Data extraction from text and images is a fundamental human action and is key to gathering information in any field. With the exponential increase in material being published on any given subject it is becoming increasingly hard for humans to read and extract data from every relevant source of information. Automating data extraction would save a tremendous amount of human resources and possibly result in more accurate and more extensive extraction, and thus the Seeker is looking for a general algorithm for automated data extraction from electronic documents including graphs and images.
This is a Reduction-to-Practice Challenge that requires written documentation, output from the data extraction algorithm, and submission of source code and executable.

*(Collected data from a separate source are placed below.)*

## c6502
module c6502
(
    input               clock,
    input               ce,
    input               reset_n,
    output      [15:0]  address,
    input       [ 7:0]  in,
    output reg  [ 7:0]  out,
    output reg          we
);
assign address = cp ? ab : pc;
localparam
    LDC = 0,
    ZP  = 1,    ZPX = 2,    ZPY = 3,
    ABS = 4,    ABX = 5,    ABY = 6,    ABZ = 7,
    IX  = 8,    IX2 = 9,    IX3 = 10,
    IY  = 11,   IY2 = 12,   IY3 = 13,
    RUN = 14,   BRA = 15,
    JP1 = 16,   JP2 = 17,
    JND = 18,   TRM = 19,   POP = 20,   JSR = 21,
    RTS = 22;
localparam
    ORA = 0,    AND = 1,    EOR = 2,    ADC = 3,
    STA = 4,    LDA = 5,    CMP = 6,    SBC = 7,
    ASL = 8,    ROL = 9,    LSR = 10,   ROR = 11,
    BIT = 13,   DEC = 14,   INC = 15;
localparam
    DST_A = 0,  DST_X = 1,  DST_Y = 2,  DST_S = 3,
    SRC_D = 0,  SRC_X = 1,  SRC_Y = 2,  SRC_A = 3;
reg [ 7:0]  a, x, y, s, p;
reg         cp;
reg [ 4:0]  t;           
reg [ 2:0]  m;           
reg [15:0]  ab, pc;
reg [ 7:0]  op, w;       
reg [ 3:0]  alu;         
reg [ 1:0]  dst, src;
wire [8:0] zpx = in + x;
wire [8:0] zpy = in + y;
wire [3:0] bra = {p[1], p[0], p[6], p[7]};  
wire [7:0] sn  = s + 1;
always @(posedge clock)
if (reset_n == 1'b0) begin
    p  <= 8'b01100001;
    t  <= 1'b0;
    cp <= 1'b0;
    pc <= 16'h0000;
    a  <= 8'h80;
    x  <= 8'hFE;
    y  <= 8'hDA;
    s  <= 8'h00;
    we <= 1'b0;
end
else if (ce) begin
    we  <= 1'b0;
    case (t)
    LDC: begin
        pc  <= pc + 1;
        m   <= 0;
        op  <= in;
        dst <= DST_A;
        src <= SRC_D;
        casex (in)
        8'b010_011_00: t <= JP1;  
        8'b011_011_00: t <= JND;  
        8'b001_000_00: t <= JSR;  
        8'b011_000_00: t <= RTS;  
        8'bxxx_000_x1: t <= IX;
        8'bxxx_010_x1,
        8'b1xx_000_x0: t <= RUN;  
        8'bxxx_100_x1: t <= IY;
  ...
Settings: LEC_CHECK=0, ABC_AREA=1, CAP_MARGIN=0, CELL_PAD_IN_SITES_GLOBAL_PLACEMENT=3, CORE_ASPECT_RATIO=1.85, CORE_MARGIN=5, CORE_UTILIZATION=27, CTS_CLUSTER_DIAMETER=117, CTS_CLUSTER_SIZE=42, GPL_ROUTABILITY_DRIVEN=1, GPL_TIMING_DRIVEN=1, MAX_ROUTING_LAYER=met4, PLACE_DENSITY_LB_ADDON=0.19, SETUP_SLACK_MARGIN=1.9, SLEW_MARGIN=35, TNS_END_PERCENT=75; clock period 8.02 ns.
run.sh (not shown) runs the stock make flow with config.mk's settings and CLKGATE_MAP_FILE=.
Next try:
==> flow/config.mk (replaced) <==
export PLATFORM = sky130hd
export DESIGN_NAME = c6502
export DESIGN_NICKNAME = c6502
export VERILOG_FILES = /design/flow/design.v
export SDC_FILE = /design/flow/constraint.sdc
export NUM_CORES = 4
export LEC_CHECK = 0
export CAP_MARGIN = 20
export CORE_MARGIN = 2
export CORE_UTILIZATION = 40
export SLEW_MARGIN = 20
==> flow/constraint.sdc (replaced) <==
create_clock -name core_clock -period 7.24 [get_ports {clock}]
set_input_delay 1.4480 -clock core_clock [delete_from_list [all_inputs] [get_ports {clock}]]
set_output_delay 1.4480 -clock core_clock [all_outputs]
set_load 0.01 [all_outputs]
Synthesized cell count came out lower by about 16%.
Sequential power came out higher by 12%.
Worst setup slack loses 1.6 ns.
Via count came out lower by about 7.5%.
Clock-buffer cell count came out higher by 7.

Data extraction from texts and images is a fundamental human action. Anytime we read a book or newspaper we’re extracting data whether we know it or not. This extraction may be non-targeted, such as when reading an article on a new topic and placing various key points into memory, or targeted, such as when searching for the score of a particular sporting event. Beyond everyday reading, data extraction is a key part of gathering information for almost any endeavor and spans all fields of work. Investors scan news items for companies of interest and stock prices, scientists read publications to extract data relevant to their own studies, auto mechanics look for torque specification for tightening bolts, etc.. These are targeted data extractions wherein the person is looking for and extracting specific information from the content and the data elements to be extracted can be defined beforehand. Automation of this type of targeted data extraction would save a tremendous amount of human resources for organizations that depend on extracting data from published material, particularly considering the ever-increasing amount of such material available. The Seeker is interested in gathering and comparing the performance of different algorithms and methods for automated data extraction and will provide specific datasets and data elements to extract for this Challenge. The ideal solution will be a tool that could perform all meaningful and relevant information/data extraction from texts, graphs and images.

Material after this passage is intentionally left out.